== WHAT TO WORK ON ==
Would you return, word for word, the lines of the data below from the line with "xor+xnor: 235 / 2.213" through the line with "Timing Repair Buffer | 770 | 4878", and no others?

== RECORDED DATA ==
.....
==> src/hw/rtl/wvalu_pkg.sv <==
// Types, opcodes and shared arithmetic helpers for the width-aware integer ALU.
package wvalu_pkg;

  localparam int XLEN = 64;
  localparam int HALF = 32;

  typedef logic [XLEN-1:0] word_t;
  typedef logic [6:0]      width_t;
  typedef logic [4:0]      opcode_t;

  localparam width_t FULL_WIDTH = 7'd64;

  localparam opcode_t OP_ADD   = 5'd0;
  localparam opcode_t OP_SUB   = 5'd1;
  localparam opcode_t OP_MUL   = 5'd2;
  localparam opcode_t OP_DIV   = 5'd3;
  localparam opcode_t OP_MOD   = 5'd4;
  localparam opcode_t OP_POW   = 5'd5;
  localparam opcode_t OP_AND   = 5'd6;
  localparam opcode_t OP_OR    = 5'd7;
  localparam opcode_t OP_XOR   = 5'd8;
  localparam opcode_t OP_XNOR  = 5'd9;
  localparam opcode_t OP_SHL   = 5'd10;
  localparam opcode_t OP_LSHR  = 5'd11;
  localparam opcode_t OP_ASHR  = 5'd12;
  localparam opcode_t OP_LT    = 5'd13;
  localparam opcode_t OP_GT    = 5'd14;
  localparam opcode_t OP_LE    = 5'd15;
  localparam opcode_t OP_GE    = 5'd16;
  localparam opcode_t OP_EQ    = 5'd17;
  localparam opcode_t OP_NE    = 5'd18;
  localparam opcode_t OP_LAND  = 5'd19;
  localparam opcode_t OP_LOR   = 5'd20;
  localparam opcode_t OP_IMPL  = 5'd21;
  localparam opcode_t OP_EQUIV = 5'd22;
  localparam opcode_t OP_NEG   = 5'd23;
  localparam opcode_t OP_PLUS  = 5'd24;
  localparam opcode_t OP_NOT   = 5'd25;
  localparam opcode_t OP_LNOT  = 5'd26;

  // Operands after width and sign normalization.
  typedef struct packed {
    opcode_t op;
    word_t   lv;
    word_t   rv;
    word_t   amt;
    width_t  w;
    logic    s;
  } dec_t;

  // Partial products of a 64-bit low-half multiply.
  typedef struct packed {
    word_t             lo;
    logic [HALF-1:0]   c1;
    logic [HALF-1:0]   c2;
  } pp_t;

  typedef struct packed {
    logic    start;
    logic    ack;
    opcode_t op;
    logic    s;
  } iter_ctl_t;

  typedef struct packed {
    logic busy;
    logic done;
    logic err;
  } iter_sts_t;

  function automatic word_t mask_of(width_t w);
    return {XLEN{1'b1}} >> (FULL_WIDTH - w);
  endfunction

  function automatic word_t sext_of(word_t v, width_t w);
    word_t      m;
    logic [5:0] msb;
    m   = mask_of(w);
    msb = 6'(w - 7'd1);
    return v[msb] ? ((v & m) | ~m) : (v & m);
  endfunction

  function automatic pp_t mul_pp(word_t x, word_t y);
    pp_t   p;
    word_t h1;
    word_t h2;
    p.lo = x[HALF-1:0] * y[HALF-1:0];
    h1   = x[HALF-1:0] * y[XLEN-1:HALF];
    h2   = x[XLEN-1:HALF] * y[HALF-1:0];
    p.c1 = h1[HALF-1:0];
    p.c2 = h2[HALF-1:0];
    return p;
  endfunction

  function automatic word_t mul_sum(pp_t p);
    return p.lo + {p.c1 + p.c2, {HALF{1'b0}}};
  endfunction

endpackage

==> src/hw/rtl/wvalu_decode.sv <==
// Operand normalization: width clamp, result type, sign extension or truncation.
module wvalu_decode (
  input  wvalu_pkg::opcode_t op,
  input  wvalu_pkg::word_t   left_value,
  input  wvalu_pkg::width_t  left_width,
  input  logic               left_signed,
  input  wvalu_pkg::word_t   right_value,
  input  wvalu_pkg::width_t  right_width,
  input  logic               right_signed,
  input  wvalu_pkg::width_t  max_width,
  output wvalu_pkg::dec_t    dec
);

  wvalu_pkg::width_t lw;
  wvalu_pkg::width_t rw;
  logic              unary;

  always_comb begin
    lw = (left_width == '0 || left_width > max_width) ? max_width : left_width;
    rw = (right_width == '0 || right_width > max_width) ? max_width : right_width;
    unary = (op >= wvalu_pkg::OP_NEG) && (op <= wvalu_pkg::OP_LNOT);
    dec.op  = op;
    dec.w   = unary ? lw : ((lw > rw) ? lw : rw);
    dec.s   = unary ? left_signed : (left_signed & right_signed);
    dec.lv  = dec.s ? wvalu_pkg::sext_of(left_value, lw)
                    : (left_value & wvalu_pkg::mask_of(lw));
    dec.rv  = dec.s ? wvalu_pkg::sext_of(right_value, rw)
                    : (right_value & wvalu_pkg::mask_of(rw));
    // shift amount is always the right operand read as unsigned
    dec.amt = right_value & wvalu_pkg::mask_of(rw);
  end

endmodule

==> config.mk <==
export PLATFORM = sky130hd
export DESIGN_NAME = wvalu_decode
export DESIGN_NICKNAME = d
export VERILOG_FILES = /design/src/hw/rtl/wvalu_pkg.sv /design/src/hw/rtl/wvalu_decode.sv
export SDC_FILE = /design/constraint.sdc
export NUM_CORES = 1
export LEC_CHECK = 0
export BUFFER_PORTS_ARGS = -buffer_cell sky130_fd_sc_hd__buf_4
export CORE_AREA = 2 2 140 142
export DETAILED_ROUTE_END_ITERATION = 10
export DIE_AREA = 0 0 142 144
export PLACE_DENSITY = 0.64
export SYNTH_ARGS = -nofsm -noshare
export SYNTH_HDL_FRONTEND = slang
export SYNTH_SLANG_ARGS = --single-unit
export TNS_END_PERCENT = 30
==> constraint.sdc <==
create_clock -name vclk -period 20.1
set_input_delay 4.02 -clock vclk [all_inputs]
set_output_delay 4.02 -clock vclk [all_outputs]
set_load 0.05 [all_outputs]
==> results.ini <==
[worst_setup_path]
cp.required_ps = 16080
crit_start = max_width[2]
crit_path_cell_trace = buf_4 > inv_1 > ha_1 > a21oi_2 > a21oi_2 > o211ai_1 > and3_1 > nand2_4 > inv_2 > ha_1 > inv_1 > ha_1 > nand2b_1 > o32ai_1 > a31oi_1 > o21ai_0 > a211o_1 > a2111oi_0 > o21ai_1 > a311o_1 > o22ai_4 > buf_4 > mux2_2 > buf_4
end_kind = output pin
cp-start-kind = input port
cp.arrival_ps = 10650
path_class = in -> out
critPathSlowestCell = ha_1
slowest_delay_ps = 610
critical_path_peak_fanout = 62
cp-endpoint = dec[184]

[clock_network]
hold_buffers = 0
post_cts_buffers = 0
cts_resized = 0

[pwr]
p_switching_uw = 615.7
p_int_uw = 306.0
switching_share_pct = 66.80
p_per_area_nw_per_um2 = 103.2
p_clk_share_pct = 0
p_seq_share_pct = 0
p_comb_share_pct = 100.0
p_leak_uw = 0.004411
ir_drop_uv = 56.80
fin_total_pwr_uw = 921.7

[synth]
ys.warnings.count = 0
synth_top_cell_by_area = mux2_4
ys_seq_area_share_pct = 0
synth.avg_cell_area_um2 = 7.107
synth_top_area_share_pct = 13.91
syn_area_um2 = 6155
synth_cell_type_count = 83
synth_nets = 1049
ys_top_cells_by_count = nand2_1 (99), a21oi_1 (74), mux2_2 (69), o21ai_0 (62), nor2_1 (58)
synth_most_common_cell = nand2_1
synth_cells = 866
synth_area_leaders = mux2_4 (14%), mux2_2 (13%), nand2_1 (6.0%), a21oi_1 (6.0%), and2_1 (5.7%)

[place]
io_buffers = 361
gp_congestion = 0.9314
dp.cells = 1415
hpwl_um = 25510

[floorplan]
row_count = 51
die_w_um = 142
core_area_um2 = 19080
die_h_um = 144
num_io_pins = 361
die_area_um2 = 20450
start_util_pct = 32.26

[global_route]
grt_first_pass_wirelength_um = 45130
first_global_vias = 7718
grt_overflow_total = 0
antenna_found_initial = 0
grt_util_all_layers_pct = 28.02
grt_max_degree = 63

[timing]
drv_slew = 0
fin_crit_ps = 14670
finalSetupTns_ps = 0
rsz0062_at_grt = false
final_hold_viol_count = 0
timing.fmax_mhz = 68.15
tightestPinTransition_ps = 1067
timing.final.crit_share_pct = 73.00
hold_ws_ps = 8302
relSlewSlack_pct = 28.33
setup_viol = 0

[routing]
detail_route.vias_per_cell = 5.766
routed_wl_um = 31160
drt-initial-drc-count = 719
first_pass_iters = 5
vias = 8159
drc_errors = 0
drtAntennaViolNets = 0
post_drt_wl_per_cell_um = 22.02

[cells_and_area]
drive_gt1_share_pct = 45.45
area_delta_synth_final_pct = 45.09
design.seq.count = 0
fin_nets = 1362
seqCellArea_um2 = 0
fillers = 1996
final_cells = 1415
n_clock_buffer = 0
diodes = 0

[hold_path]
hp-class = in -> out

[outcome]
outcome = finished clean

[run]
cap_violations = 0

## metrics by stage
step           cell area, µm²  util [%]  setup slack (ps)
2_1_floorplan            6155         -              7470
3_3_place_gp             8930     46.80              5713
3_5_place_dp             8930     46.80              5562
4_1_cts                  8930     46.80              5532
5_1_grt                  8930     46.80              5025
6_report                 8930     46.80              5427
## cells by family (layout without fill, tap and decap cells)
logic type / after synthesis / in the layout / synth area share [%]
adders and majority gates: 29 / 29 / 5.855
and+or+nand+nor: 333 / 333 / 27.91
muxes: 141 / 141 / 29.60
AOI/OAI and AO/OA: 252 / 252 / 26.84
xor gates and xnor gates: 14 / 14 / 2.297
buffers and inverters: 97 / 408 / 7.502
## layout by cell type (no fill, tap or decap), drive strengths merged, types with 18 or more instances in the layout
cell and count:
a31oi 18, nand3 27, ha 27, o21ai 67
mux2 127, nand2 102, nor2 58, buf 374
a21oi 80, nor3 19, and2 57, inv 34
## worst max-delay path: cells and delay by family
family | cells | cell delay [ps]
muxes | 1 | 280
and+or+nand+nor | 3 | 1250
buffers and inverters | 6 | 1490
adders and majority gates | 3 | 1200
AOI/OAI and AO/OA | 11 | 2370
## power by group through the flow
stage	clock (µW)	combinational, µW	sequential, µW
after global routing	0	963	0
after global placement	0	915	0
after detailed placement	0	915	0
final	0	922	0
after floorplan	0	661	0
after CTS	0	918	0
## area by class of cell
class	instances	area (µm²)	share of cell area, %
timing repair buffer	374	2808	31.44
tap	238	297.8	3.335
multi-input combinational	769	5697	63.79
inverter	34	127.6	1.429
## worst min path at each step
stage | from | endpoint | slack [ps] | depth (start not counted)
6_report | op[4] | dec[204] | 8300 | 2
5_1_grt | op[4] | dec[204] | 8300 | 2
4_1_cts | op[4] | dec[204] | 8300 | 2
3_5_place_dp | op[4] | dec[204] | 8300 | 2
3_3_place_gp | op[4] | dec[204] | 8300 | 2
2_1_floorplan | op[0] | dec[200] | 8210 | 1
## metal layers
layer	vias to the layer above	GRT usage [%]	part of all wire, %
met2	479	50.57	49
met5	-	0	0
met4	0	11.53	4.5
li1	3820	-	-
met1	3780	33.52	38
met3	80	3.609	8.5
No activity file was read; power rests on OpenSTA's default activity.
.....
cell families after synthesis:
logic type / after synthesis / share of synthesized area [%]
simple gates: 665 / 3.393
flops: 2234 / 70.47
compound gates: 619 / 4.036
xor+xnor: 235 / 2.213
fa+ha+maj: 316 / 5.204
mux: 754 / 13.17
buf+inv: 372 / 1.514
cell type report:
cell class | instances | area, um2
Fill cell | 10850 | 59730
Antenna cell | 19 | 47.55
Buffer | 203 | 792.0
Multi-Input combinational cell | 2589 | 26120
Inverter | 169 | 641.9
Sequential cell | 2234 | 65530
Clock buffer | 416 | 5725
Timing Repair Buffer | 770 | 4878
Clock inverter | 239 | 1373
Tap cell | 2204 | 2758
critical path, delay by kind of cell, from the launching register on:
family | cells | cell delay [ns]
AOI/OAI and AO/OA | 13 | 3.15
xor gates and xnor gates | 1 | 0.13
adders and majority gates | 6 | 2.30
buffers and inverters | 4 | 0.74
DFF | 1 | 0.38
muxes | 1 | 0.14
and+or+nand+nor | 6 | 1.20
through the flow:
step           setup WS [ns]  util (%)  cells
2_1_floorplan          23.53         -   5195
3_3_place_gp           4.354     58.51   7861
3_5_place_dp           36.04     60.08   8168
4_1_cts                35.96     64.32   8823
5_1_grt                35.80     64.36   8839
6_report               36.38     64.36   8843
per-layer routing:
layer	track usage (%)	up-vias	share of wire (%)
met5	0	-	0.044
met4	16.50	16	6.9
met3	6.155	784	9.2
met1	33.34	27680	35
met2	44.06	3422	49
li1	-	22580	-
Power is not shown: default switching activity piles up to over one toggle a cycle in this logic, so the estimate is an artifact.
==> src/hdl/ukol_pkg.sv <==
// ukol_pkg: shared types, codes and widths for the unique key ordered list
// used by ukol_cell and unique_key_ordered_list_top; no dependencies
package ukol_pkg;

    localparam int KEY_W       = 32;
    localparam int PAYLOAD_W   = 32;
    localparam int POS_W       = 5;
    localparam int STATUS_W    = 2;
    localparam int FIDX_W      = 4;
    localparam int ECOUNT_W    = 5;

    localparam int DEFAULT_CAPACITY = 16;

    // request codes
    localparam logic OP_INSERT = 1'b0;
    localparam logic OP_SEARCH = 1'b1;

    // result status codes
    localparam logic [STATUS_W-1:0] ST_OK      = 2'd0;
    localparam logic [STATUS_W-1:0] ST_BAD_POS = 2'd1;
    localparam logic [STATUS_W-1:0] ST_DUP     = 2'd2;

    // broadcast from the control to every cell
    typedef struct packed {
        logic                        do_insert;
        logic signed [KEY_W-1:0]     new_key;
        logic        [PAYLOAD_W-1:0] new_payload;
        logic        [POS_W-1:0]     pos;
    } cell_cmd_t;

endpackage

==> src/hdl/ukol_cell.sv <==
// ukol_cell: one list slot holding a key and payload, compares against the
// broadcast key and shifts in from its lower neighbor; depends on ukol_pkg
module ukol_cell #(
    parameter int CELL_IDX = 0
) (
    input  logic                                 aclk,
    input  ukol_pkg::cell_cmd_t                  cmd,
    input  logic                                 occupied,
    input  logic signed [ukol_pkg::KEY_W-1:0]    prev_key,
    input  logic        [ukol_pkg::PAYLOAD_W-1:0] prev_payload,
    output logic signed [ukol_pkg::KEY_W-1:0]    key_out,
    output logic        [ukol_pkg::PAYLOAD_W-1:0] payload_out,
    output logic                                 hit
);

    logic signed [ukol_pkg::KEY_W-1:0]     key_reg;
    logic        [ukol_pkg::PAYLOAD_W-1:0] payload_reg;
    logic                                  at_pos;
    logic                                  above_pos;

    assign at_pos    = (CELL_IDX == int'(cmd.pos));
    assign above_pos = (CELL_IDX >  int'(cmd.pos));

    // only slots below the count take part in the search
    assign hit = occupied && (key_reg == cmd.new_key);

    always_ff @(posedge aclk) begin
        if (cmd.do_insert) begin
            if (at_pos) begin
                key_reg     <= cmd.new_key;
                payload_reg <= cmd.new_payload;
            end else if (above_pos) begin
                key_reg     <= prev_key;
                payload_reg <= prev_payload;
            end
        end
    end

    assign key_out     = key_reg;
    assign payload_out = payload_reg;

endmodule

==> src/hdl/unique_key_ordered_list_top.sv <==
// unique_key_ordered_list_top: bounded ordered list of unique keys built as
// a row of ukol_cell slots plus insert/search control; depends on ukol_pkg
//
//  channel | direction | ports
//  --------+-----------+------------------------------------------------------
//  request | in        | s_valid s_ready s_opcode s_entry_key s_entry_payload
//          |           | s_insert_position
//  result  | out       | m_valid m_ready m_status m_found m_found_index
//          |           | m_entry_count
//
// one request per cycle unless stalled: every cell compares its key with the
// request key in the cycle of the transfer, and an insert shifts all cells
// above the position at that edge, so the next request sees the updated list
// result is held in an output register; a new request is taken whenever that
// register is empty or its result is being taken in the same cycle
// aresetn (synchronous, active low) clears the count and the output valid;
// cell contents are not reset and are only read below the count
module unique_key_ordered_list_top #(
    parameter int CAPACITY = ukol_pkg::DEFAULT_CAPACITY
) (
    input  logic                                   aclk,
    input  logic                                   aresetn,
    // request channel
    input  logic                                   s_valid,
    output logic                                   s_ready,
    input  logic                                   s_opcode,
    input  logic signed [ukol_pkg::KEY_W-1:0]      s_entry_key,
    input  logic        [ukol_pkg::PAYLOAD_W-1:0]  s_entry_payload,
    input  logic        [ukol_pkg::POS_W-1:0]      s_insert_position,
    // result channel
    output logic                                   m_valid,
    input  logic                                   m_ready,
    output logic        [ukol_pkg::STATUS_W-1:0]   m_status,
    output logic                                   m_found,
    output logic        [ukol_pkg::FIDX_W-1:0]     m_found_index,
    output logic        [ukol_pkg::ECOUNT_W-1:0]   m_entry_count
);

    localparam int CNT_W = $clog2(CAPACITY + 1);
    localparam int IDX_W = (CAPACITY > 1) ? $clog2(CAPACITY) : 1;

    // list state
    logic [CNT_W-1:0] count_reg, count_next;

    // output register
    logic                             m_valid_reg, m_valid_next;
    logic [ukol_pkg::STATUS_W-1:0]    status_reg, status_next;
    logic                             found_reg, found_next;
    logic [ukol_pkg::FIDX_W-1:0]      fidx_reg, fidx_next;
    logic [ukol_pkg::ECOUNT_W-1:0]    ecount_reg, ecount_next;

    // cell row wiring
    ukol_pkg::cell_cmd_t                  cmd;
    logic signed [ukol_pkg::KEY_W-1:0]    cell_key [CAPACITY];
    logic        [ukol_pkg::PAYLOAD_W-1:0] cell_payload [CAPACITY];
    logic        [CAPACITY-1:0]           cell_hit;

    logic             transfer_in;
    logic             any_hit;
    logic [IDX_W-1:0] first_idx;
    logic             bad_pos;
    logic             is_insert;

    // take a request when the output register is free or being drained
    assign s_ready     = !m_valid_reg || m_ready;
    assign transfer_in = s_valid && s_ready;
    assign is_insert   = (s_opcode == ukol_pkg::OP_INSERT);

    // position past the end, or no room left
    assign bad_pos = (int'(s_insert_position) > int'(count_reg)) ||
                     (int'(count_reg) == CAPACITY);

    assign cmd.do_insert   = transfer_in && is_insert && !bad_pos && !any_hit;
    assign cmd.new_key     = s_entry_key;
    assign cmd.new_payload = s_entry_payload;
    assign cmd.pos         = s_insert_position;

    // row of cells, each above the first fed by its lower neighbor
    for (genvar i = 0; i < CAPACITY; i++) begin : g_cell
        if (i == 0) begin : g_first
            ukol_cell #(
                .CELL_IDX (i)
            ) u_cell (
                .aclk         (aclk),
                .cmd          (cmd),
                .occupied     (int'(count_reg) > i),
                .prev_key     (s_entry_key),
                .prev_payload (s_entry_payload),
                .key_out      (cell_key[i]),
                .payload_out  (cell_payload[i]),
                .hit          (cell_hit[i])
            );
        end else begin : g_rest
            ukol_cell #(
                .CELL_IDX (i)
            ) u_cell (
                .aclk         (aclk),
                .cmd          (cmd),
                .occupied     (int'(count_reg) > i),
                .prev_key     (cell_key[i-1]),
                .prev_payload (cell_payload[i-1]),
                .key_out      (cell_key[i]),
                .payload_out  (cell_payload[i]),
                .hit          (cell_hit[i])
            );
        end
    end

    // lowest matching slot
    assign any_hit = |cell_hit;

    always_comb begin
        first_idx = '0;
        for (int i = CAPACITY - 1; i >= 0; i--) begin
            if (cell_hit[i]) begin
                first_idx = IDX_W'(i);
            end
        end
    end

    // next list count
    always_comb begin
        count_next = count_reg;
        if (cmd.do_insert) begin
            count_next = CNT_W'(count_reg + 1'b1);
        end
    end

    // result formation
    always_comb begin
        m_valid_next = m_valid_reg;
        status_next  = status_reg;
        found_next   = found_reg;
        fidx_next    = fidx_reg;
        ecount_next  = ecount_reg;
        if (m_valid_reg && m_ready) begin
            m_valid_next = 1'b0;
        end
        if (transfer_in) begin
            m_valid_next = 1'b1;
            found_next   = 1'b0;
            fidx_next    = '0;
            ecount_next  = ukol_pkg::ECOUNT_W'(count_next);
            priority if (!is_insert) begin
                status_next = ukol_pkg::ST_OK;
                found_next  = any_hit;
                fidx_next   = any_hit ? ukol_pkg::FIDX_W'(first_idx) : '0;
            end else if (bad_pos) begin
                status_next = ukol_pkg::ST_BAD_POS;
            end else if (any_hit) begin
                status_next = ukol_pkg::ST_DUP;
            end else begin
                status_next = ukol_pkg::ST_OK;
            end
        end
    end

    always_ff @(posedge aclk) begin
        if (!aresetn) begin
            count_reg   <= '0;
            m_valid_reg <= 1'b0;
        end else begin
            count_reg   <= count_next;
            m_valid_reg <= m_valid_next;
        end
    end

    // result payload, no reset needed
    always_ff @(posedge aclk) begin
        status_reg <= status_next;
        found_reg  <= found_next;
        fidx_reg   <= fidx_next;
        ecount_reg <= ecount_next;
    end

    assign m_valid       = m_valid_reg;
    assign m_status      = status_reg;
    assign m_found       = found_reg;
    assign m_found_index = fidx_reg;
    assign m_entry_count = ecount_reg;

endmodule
.....
== FINAL ANSWER ==
xor+xnor: 235 / 2.213
fa+ha+maj: 316 / 5.204
mux: 754 / 13.17
buf+inv: 372 / 1.514
cell type report:
cell class | instances | area, um2
Fill cell | 10850 | 59730
Antenna cell | 19 | 47.55
Buffer | 203 | 792.0
Multi-Input combinational cell | 2589 | 26120
Inverter | 169 | 641.9
Sequential cell | 2234 | 65530
Clock buffer | 416 | 5725
Timing Repair Buffer | 770 | 4878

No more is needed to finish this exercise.